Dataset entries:

┄┄┄┄┄┄

File: src/tlic_pkg.sv
// Purpose: Constants and types for the two-level interrupt controller
// Assumes: APB byte addresses, registers of up to 10 bits in the low data bits
// Notes: Source index equals query order minus one
// Contract
// - Nine sources, each with its own high/low priority bit.
// - Request passes only with global enable bit 7 and source enable set.
// - Vectors: group A 0003, timer A 000B, timer B 001B.
// - Vectors: serial 0023, timer C 002B, converter 0033.
// - Vectors: pulse generator 0043, base tick 004B, group B 0053.
// - Only both pin groups and base tick wake from stop.
// - Timer A/B overflow sets flag; cleared by hardware on service.
// - Timer C flag set on overflow; only software clears it.
// - Serial rx/tx done flags set by hardware; only software clears.
// - Conversion start clears converter flag, completion sets it.
// - Pulse generator overflow sets flag; hardware clears on service.
// - Group A has 4 pins, group B 2; rise, fall or both.
// - High preempts low; equal or lower waits for return.
// - After return, one main instruction runs before next service.
// - Equal-priority simultaneous requests served in ascending query order.
// - Core finishes instruction, pushes counter, loads vector.
// - On return the core pops the counter and resumes.
// - Requests arriving during service stay pending, served later.
// - Main enable bits: conv 6, timer C 5, serial 4, B 3, A 1, group 0.
// - Main priority bits: conv 6, timer C 5, serial 4, timer B 3.
// - Main priority bits: timer A 1, group A 0; 1 is high.
// - Second enable/priority: group B 3, base tick 2, pulse 1.
// - Per-pin fall and rise arm bits; both set gives both edges.
// - Base tick flag cleared on service and by software.
package tlic_pkg;

  localparam int NSRC = 9;
  localparam int NFLAG = 10;

  // ***********************
  // Register byte offsets
  // ***********************
  localparam logic [7:0] OFS_IE = 8'ha8;
  localparam logic [7:0] OFS_IP = 8'hb8;
  localparam logic [7:0] OFS_IE2 = 8'hac;
  localparam logic [7:0] OFS_IP2 = 8'hbc;
  localparam logic [7:0] OFS_FALL = 8'hc0;
  localparam logic [7:0] OFS_RISE = 8'hc4;
  localparam logic [7:0] OFS_FLAG = 8'hc8;
  localparam logic [7:0] OFS_STAT = 8'hcc;
  localparam logic [7:0] RST_BYTE = 8'h00;

  // Bit positions in the enable and priority registers
  localparam int GIE_BIT = 7;
  localparam int CONV_BIT = 6;
  localparam int TC_BIT = 5;
  localparam int SER_BIT = 4;
  localparam int TB_BIT = 3;
  localparam int TA_BIT = 1;
  localparam int EXTA_BIT = 0;
  localparam int EXTB_BIT = 3;
  localparam int BT_BIT = 2;
  localparam int PG_BIT = 1;

  // Source indices
  localparam logic [3:0] SRC_EXTA = 4'h0;
  localparam logic [3:0] SRC_TA = 4'h1;
  localparam logic [3:0] SRC_TB = 4'h2;
  localparam logic [3:0] SRC_SER = 4'h3;
  localparam logic [3:0] SRC_TC = 4'h4;

  // Flag bits
  localparam int F_EXTA = 0;
  localparam int F_TA = 1;
  localparam int F_TB = 2;
  localparam int F_RX = 3;
  localparam int F_TX = 4;
  localparam int F_TC = 5;
  localparam int F_CV = 6;
  localparam int F_PG = 7;
  localparam int F_BT = 8;
  localparam int F_EXTB = 9;
  localparam logic [NFLAG-1:0] AUTO_CLR = 10'h387;
  localparam logic [NSRC-1:0] WAKE_MASK = 9'h181;

  localparam logic [15:0] VEC [NSRC] = '{16'h0003, 16'h000b,
    16'h001b, 16'h0023, 16'h002b, 16'h0033, 16'h0043, 16'h004b,
    16'h0053};

  typedef enum logic [1:0] {
    TLIC_RUN = 2'b01,
    TLIC_HOLD = 2'b10
  } tlic_state_t;

  typedef struct packed {
    logic timer_a_ovf;
    logic timer_b_ovf;
    logic timer_c_ovf;
    logic rx_done;
    logic tx_done;
    logic conv_start;
    logic conv_done;
    logic pulse_ovf;
    logic base_tick_ovf;
  } tlic_evt_t;

  typedef struct packed {
    logic req;
    logic [15:0] vector;
  } tlic_irq_t;

  // Flag bits that make up one source
  function automatic logic [NFLAG-1:0] src_flags(input logic [3:0] s);
    if (s < SRC_SER) begin
      src_flags = 10'h001 << s;
    end else if (s == SRC_SER) begin
      src_flags = 10'h018;
    end else begin
      src_flags = 10'h001 << (s + 4'h1);
    end
  endfunction

endpackage

File: src/tlic_top.sv
// Purpose: Two-level interrupt controller with APB register slave
// Assumes: Zero-wait APB; core pulses ack, return and instruction done
// Notes: Vector and request are registered; ack is taken only with req
//
// Our own choice: the APB slave port.
`timescale 1ns/10ps
`default_nettype none
module tlic_top #(
  parameter int NA = 4,
  parameter int NB = 2
) (
  input wire logic ref_clk,
  input wire logic rst,
  input wire logic psel,
  input wire logic penable,
  input wire logic pwrite,
  input wire logic [7:0] paddr,
  input wire logic [31:0] pwdata,
  output logic [31:0] prdata,
  output logic pready,
  output logic pslverr,
  input wire tlic_pkg::tlic_evt_t evt,
  input wire logic [NA-1:0] ext_a_pin,
  input wire logic [NB-1:0] ext_b_pin,
  output tlic_pkg::tlic_irq_t irq,
  input wire logic irq_ack,
  input wire logic return_from_interrupt,
  input wire logic instr_done,
  output logic wake
);

  localparam int NP = NA + NB;
  localparam int NS = tlic_pkg::NSRC;

  logic [7:0] ie;
  logic [7:0] ip;
  logic [7:0] ie2;
  logic [7:0] ip2;
  logic [NP-1:0] rising_edge_arm;
  logic [NP-1:0] falling_edge_arm;
  logic [tlic_pkg::NFLAG-1:0] flag;
  logic [tlic_pkg::NFLAG-1:0] next_flag;
  logic [tlic_pkg::NFLAG-1:0] set_vec;
  logic [NS-1:0] pend;
  logic [NS-1:0] en;
  logic [NS-1:0] prio;
  logic [NS-1:0] elig;
  logic [NS-1:0] hi_c;
  logic [NS-1:0] lo_c;
  logic [NS-1:0] cand;
  logic next_found;
  logic next_lvl;
  logic [3:0] next_sel;
  logic [3:0] sel_q;
  logic lvl_q;
  logic hi_act;
  logic lo_act;
  logic ack_take;
  tlic_pkg::tlic_state_t state;
  logic [NP-1:0] pins;
  logic [NP-1:0] s1;
  logic [NP-1:0] s2;
  logic [NP-1:0] s3;
  logic [NP-1:0] edg;
  logic wr;
  logic wr_flag;
  logic hit;
  logic [31:0] rd_data;

  // *****************************
  // APB slave
  // *****************************
  assign pready = 1'b1;
  assign wr = psel && penable && pwrite;
  assign wr_flag = wr && (paddr == tlic_pkg::OFS_FLAG);

  always_comb begin
    hit = 1'b1;
    rd_data = '0;
    unique case (paddr)
      tlic_pkg::OFS_IE: rd_data[7:0] = ie;
      tlic_pkg::OFS_IP: rd_data[7:0] = ip;
      tlic_pkg::OFS_IE2: rd_data[7:0] = ie2;
      tlic_pkg::OFS_IP2: rd_data[7:0] = ip2;
      tlic_pkg::OFS_FALL: rd_data[NP-1:0] = falling_edge_arm;
      tlic_pkg::OFS_RISE: rd_data[NP-1:0] = rising_edge_arm;
      tlic_pkg::OFS_FLAG: rd_data[tlic_pkg::NFLAG-1:0] = flag;
      tlic_pkg::OFS_STAT: rd_data[7:0] = {state == tlic_pkg::TLIC_HOLD,
        hi_act, lo_act, irq.req, sel_q};
      default: hit = 1'b0;
    endcase
  end

  assign pslverr = psel && penable && !hit;

  // Read data is captured in the setup cycle so it is a flop output
  always_ff @(posedge ref_clk) begin
    if (rst) begin
      prdata <= '0;
    end else if (psel && !penable && !pwrite) begin
      prdata <= rd_data;
    end
  end

  // Reserved bits never store a one
  always_ff @(posedge ref_clk) begin
    if (rst) begin
      ie <= tlic_pkg::RST_BYTE;
      ip <= tlic_pkg::RST_BYTE;
      ie2 <= tlic_pkg::RST_BYTE;
      ip2 <= tlic_pkg::RST_BYTE;
      rising_edge_arm <= '0;
      falling_edge_arm <= '0;
    end else if (wr) begin
      unique case (paddr)
        tlic_pkg::OFS_IE: ie <= pwdata[7:0] & 8'hfb;
        tlic_pkg::OFS_IP: ip <= pwdata[7:0] & 8'h7b;
        tlic_pkg::OFS_IE2: ie2 <= pwdata[7:0] & 8'h0e;
        tlic_pkg::OFS_IP2: ip2 <= pwdata[7:0] & 8'h0e;
        tlic_pkg::OFS_FALL: falling_edge_arm <= pwdata[NP-1:0];
        tlic_pkg::OFS_RISE: rising_edge_arm <= pwdata[NP-1:0];
        default: ;
      endcase
    end
  end

  // *****************************
  // Pin synchronisers and edges
  // *****************************
  assign pins = {ext_b_pin, ext_a_pin};

  for (genvar g = 0; g < NP; g++) begin : g_pin
    always_ff @(posedge ref_clk) begin
      if (rst) begin
        s1[g] <= 1'b0;
        s2[g] <= 1'b0;
        s3[g] <= 1'b0;
      end else begin
        s1[g] <= pins[g];
        s2[g] <= s1[g];
        s3[g] <= s2[g];
      end
    end
    assign edg[g] = (rising_edge_arm[g] && s2[g] && !s3[g])
      || (falling_edge_arm[g] && !s2[g] && s3[g]);
  end

  // *****************************
  // Flags
  // *****************************
  always_comb begin
    set_vec = '0;
    set_vec[tlic_pkg::F_EXTA] = |edg[NA-1:0];
    set_vec[tlic_pkg::F_EXTB] = |edg[NP-1:NA];
    set_vec[tlic_pkg::F_TA] = evt.timer_a_ovf;
    set_vec[tlic_pkg::F_TB] = evt.timer_b_ovf;
    set_vec[tlic_pkg::F_TC] = evt.timer_c_ovf;
    set_vec[tlic_pkg::F_RX] = evt.rx_done;
    set_vec[tlic_pkg::F_TX] = evt.tx_done;
    set_vec[tlic_pkg::F_CV] = evt.conv_done;
    set_vec[tlic_pkg::F_PG] = evt.pulse_ovf;
    set_vec[tlic_pkg::F_BT] = evt.base_tick_ovf;
  end

  // Sets are applied last so an event in a clear cycle is kept
  always_comb begin
    next_flag = flag;
    if (wr_flag) begin
      next_flag = next_flag & ~pwdata[tlic_pkg::NFLAG-1:0];
    end
    if (ack_take) begin
      next_flag = next_flag
        & ~(tlic_pkg::src_flags(sel_q) & tlic_pkg::AUTO_CLR);
    end
    if (evt.conv_start) begin
      next_flag[tlic_pkg::F_CV] = 1'b0;
    end
    next_flag = next_flag | set_vec;
  end

  always_ff @(posedge ref_clk) begin
    if (rst) begin
      flag <= '0;
    end else begin
      flag <= next_flag;
    end
  end

  // *****************************
  // Gating and selection
  // *****************************
  always_comb begin
    en = {ie2[tlic_pkg::EXTB_BIT], ie2[tlic_pkg::BT_BIT],
      ie2[tlic_pkg::PG_BIT], ie[tlic_pkg::CONV_BIT], ie[tlic_pkg::TC_BIT],
      ie[tlic_pkg::SER_BIT], ie[tlic_pkg::TB_BIT], ie[tlic_pkg::TA_BIT],
      ie[tlic_pkg::EXTA_BIT]};
    prio = {ip2[tlic_pkg::EXTB_BIT], ip2[tlic_pkg::BT_BIT],
      ip2[tlic_pkg::PG_BIT], ip[tlic_pkg::CONV_BIT], ip[tlic_pkg::TC_BIT],
      ip[tlic_pkg::SER_BIT], ip[tlic_pkg::TB_BIT], ip[tlic_pkg::TA_BIT],
      ip[tlic_pkg::EXTA_BIT]};
    for (int i = 0; i < NS; i++) begin
      pend[i] = |(flag & tlic_pkg::src_flags(4'(i)));
    end
  end

  assign elig = pend & en & {NS{ie[tlic_pkg::GIE_BIT]}};
  assign hi_c = elig & prio;
  assign lo_c = elig & ~prio;

  // A running level blocks its own level and any lower one
  always_comb begin
    cand = '0;
    next_lvl = 1'b0;
    next_found = 1'b0;
    next_sel = '0;
    if (!hi_act && |hi_c) begin
      cand = hi_c;
      next_lvl = 1'b1;
    end else if (!hi_act && !lo_act) begin
      cand = lo_c;
    end
    for (int i = NS - 1; i >= 0; i--) begin
      if (cand[i]) begin
        next_found = 1'b1;
        next_sel = 4'(i);
      end
    end
  end

  assign ack_take = irq_ack && irq.req;

  always_ff @(posedge ref_clk) begin
    if (rst) begin
      irq <= '0;
      sel_q <= '0;
      lvl_q <= 1'b0;
    end else begin
      irq.req <= next_found && (state == tlic_pkg::TLIC_RUN)
        && !ack_take && !return_from_interrupt;
      irq.vector <= tlic_pkg::VEC[next_sel];
      sel_q <= next_sel;
      lvl_q <= next_lvl;
    end
  end

  // *****************************
  // In-service levels and return
  // *****************************
  always_ff @(posedge ref_clk) begin
    if (rst) begin
      hi_act <= 1'b0;
      lo_act <= 1'b0;
    end else if (ack_take) begin
      if (lvl_q) begin
        hi_act <= 1'b1;
      end else begin
        lo_act <= 1'b1;
      end
    end else if (return_from_interrupt) begin
      if (hi_act) begin
        hi_act <= 1'b0;
      end else begin
        lo_act <= 1'b0;
      end
    end
  end

  // One main instruction must retire before the next service
  always_ff @(posedge ref_clk) begin
    if (rst) begin
      state <= tlic_pkg::TLIC_RUN;
    end else begin
      unique case (state)
        tlic_pkg::TLIC_RUN: begin
          if (return_from_interrupt) begin
            state <= tlic_pkg::TLIC_HOLD;
          end
        end
        tlic_pkg::TLIC_HOLD: begin
          if (instr_done) begin
            state <= tlic_pkg::TLIC_RUN;
          end
        end
        default: state <= tlic_pkg::TLIC_RUN;
      endcase
    end
  end

  // Stop-mode wake ignores the in-service levels on purpose
  always_ff @(posedge ref_clk) begin
    if (rst) begin
      wake <= 1'b0;
    end else begin
      wake <= |(elig & tlic_pkg::WAKE_MASK);
    end
  end
endmodule // tlic_top
`default_nettype wire
File: config.mk
export PLATFORM = sky130hd
export DESIGN_NAME = tlic_top
export DESIGN_NICKNAME = d
export VERILOG_FILES = /design/src/tlic_pkg.sv /design/src/tlic_top.sv
export SDC_FILE = /design/constraint.sdc
export NUM_CORES = 1
export LEC_CHECK = 0
export BUFFER_PORTS_ARGS = -buffer_cell sky130_fd_sc_hd__buf_2
export CORE_MARGIN = 2
export CORE_UTILIZATION = 40
export DETAILED_ROUTE_END_ITERATION = 16
export GPL_TIMING_DRIVEN = 0
export MAX_ROUTING_LAYER = met4
export PLACE_DENSITY = 0.69
export SLEW_MARGIN = 15
export SYNTH_ARGS = -nofsm -noshare
export SYNTH_HDL_FRONTEND = slang
export SYNTH_SLANG_ARGS = --single-unit
File: constraint.sdc
create_clock -name ref_clk -period 2.85 [get_ports ref_clk]
set_input_delay 0.1425 -clock ref_clk [delete_from_list [all_inputs] [get_ports ref_clk]]
set_output_delay 0.1425 -clock ref_clk [all_outputs]
set_load 0.05 [all_outputs]
### Yosys cells after proc, flatten, opt, wreduce, memory -nomap -nowiden

Memories as Yosys holds them, arrays and structs flattened. A register that Yosys moved wholly into a read port is not among the register bits.
Index checks and enable logic that the tools add are counted.

| word-level totals | value |
|---|---|
| flip-flop bits (word level) | 80 |
| bits in latches | 0 |
| bits in writable memories | 0 |
| ROM bits | 256 |
| input bits | 63 |
| output and inout bits | 52 |
| logic and storage cells | 183 |
| memories | 1 |

| operators by class | value |
|---|---|
| $add $sub $neg | 1 |
| $mul | 0 |
| divide/modulo/power cells | 0 |
| magnitude comparators | 1 |
| eq/ne operators | 16 |
| shift-type cells | 2 |
| muxes and demuxes | 41 |
| bitwise logic cells | 11 |
| reduce and logical (&&, ||, !) cells | 77 |

Memories:

| name | depth | width | read ports | clocked after Yosys merged registers in | wr ports | RTL line | RTL |
|---|---|---|---|---|---|---|---|
| (no name shown) | 16 | 16 | 1 | 1 | 0 | tlic_top.sv:240 | `irq.vector <= tlic_pkg::VEC[next_sel];` |

Operators by type and width:

| operator | number |
|---|---|
| equality test 8 bit, second input constant | 8 |
| 2-to-1 mux 10 bit | 5 |
| case mux 6 bit (8 select lines) | 1 |
| AND 9 bit | 4 |
| logical AND 1 bit | 36 |
| 2-to-1 mux 4 bit | 9 |
| AND 10 bit | 2 |
| inverter 10 bit | 2 |
| << shifter 1 x 4 -> 10 bit, first input constant | 2 |
| logical NOT 1 bit | 19 |
| 2-to-1 mux 1 bit | 19 |
| 2-to-1 mux 9 bit | 2 |
| AND reduction 2 bit | 8 |
| bitwise OR 10 bit | 1 |
| inverter 9 bit | 1 |
| OR reduction 9 bit | 1 |
| inequality test 2 bit, second input constant | 4 |
| case mux 2 bit (4 select lines) | 1 |
| OR reduction 8 bit | 1 |
| logical OR 1 bit | 6 |
| 2-to-1 mux 2 bit | 3 |
| inverter 4 -> 5 bit | 1 |
| adder 4 x 1 -> 4 bit, second input constant | 1 |
| equality test 4 x 2 -> 1 bit, second input constant | 1 |
| other kinds (10) | 11 |

### Logic depth before layout (Yosys ltp)

Gate-level depths: netlist of run 1.

| depth | value |
|---|---|
| word-level depth | 19 |
| gate-level depth with buffers | 11 |
| gate-level depth less buffers | 9 |

### Worst setup path after synthesis of run 1

OpenSTA, ideal clock, no wires.

| timing | value |
|---|---|
| kind | register to register |
| start | reg flag[0] (netlist name) |
| end | reg irq[3] (netlist name) |
| library setup time | 0.134 ns |
| arrival time | 2.194 ns |
| required time | 2.716 ns |
| path slack | 0.522 ns |
| stages on the path, launching flop included | 10 |
| path buffers | 0 |
| clock period less this slack | 2.328 ns |
| cells stage by stage | dfxtp_1 -> and3_1 -> nor4_4 -> nand4_2 -> o21ai_0 -> o221ai_1 -> a21o_1 -> ha_1 -> a311oi_1 -> a211oi_2 |

| on the way | value |
|---|---|
| word-level cells in the longest chain between the ends | 16 |
| elaborated cells between the ends (all ways) | 18 |
| those cells by class | mux (11); bitwise (5); reduce/logical (2) |

RTL lines:

| element | RTL line | RTL |
|---|---|---|
| start: declaration | tlic_top.sv:41 | `logic [tlic_pkg::NFLAG-1:0] flag;` |
| start signal: assignment | tlic_top.sv:185 | `flag <= next_flag;` |
| AND 9 bit * (2 in series) | tlic_top.sv:206 | `assign elig = pend & en & {NS{ie[tlic_pkg::GIE_BIT]}};` |
| AND 9 bit | tlic_top.sv:207 | `assign hi_c = elig & prio;` |
| OR reduction 9 bit | tlic_top.sv:216 | `if (!hi_act && \|hi_c) begin` |
| logical AND 1 bit | tlic_top.sv:216 |  |
| 2-to-1 mux 9 bit * | tlic_top.sv:216 |  |
| 2-to-1 mux 4 bit (8 in series) | tlic_top.sv:223 | `if (cand[i]) begin` |
| 2-to-1 mux 4 bit * | tlic_top.sv:223 |  |
| inverter 4 -> 5 bit (not written as such) * | tlic_top.sv:240 |  |

Every way passes the cells marked *; elsewhere a longest branch is shown, timed or not.
A chain may end at the register's enable or synchronous reset.

### Worst setup path in the final report of run 1

| timing | value |
|---|---|
| start | reg flag[0] (netlist name) |
| end | reg irq[3] (netlist name) |

| on the way | value |
|---|---|
| word-level cells in the longest chain between the ends | 16 |
| elaborated cells between the ends (all ways) | 18 |
| those cells by class | mux (11); bitwise (5); reduce/logical (2) |

RTL lines:

| element | RTL line |
|---|---|
| AND 9 bit * (2 in series) | tlic_top.sv:206 |
| AND 9 bit | tlic_top.sv:207 |
| OR reduction 9 bit | tlic_top.sv:216 |
| logical AND 1 bit | tlic_top.sv:216 |
| 2-to-1 mux 9 bit * | tlic_top.sv:216 |
| 2-to-1 mux 4 bit (8 in series) | tlic_top.sv:223 |
| 2-to-1 mux 4 bit * | tlic_top.sv:223 |
| inverter 4 -> 5 bit (not written as such) * | tlic_top.sv:240 |

Marked as above.

==> results of run 1 <==
-- critical path, cell delays in order (launching register included) --
cell      delay (ns)
dfxtp_1         0.36
and3_1          0.26
nor4_4          0.37
nand4_2         0.22
o21ai_1         0.19
o221ai_1        0.23
a21o_1          0.24
ha_1            0.33
a311oi_2        0.22
a211oi_2        0.07
-- state kept, by name (all words and copies together), names as in the netlist, 2 cells and up --
| signal | cells |
|---|---|
| prdata | 10 |
| s1 | 6 |
| flag | 10 |
| ip | 6 |
| ie | 7 |
| irq | 6 |
| s3 | 6 |
| ie2 | 3 |
| s2 | 6 |
| state | 2 |
| ip2 | 3 |
| rising_edge_arm | 6 |
| falling_edge_arm | 6 |
| sel_q | 4 |
-- area by class of cell --
class,instances,area share [%]
Tap cell,140,3.31
Clock inverter,6,1.35
Clock buffer,10,2.41
Buffer,57,6.68
Timing Repair Buffer,71,7.88
Sequential cell,85,32.1
Multi-Input combinational cell,396,45.6
Inverter,9,0.637
-- stage by stage --
step / area [µm²] / utilization (%) / power (mW) / hold slack, ns / setup WS [ns]
final: 5300 / 49.3 / 2.39 / -0.00622 / 0.238
after global placement: 4960 / 46.1 / 1.52 / 0.350 / 0.143
after detailed placement: 4960 / 46.1 / 1.52 / 0.354 / 0.104
after CTS: 5270 / 49.0 / 2.38 / 0.000564 / 0.0891
after global routing: 5300 / 49.3 / 2.47 / 0.0184 / 0.0581
after floorplan: 4490 / - / 1.45 / 0.260 / 0.522
-- layer usage --
metal  vias up  share of wire, %  track usage [%]
met3        46               6.2             4.76
met1      1974                42             27.1
met4         0               4.0             9.71
met2       159                48             37.5
met5         -                 0                -
li1       2002                 -                -
-- cell usage in the layout (no fill, tap or decap), types with 6 or more instances in the layout --
cell type      Yosys  layout
a31oi_1            6       6
a21oi_1           37      37
buf_4             35      36
dlygate4sd3_1      0      12
conb_1             2      33
clkbuf_1          14      15
inv_1              9       9
nand2_1           48      48
a22oi_1           13      13
clkbuf_8           0       9
nand3_1           18      18
buf_2              7      65
o21ai_0           16      15
nor2_1            62      61
and3_1             6       6
nand3b_1           8       8
nor2b_1           22      22
mux2i_1           25      25
dfxtp_1           85      85
nor3_1             9       9
-- cells by family after synthesis --
kind of cell	Yosys count	synth area share, %
mux	30	7.01
other cells	2	0.172
fa+ha+maj	4	1.14
buf+inv	66	8.86
flops	85	38.9
compound gates	115	17.8
simple gates	213	25.9
xor+xnor	1	0.200
-- power by group through the flow --
stage               logic [mW]  registers (mW)  clock network (mW)
floorplan                0.199            1.25                   0
global placement         0.265            1.25                   0
detailed placement       0.268            1.25                   0
CTS                      0.280            1.22               0.878
global route             0.302            1.23               0.935
finish                   0.283            1.23               0.876
-- timing repair --
item	CTS	global route
hold buffers	11	1
setup endpoints to repair	0	1
endpoints found under the hold margin	11	1
resized for setup	0	4
buffers inserted	0	1
-- final timing paths --
kind,end,slack (ns),depth (start not counted)
min reg2reg,s2[0]$_SDFF_PP0_,0.44,1
min,s1[4]$_SDFF_PP0_,-0.006,2
max,irq[3]$_SDFF_PP0_,0.24,9
max reg2reg,irq[3]$_SDFF_PP0_,0.24,9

┄┄┄┄┄┄

## [Exercise prompt]
Set down, unchanged, only those lines above that fall between the line with "logic [3:0] next_sel;" and the line with "assign pready = 1'b1;", the two end lines included.

## [Solution to this task]
  logic [3:0] next_sel;
  logic [3:0] sel_q;
  logic lvl_q;
  logic hi_act;
  logic lo_act;
  logic ack_take;
  tlic_pkg::tlic_state_t state;
  logic [NP-1:0] pins;
  logic [NP-1:0] s1;
  logic [NP-1:0] s2;
  logic [NP-1:0] s3;
  logic [NP-1:0] edg;
  logic wr;
  logic wr_flag;
  logic hit;
  logic [31:0] rd_data;

  // *****************************
  // APB slave
  // *****************************
  assign pready = 1'b1;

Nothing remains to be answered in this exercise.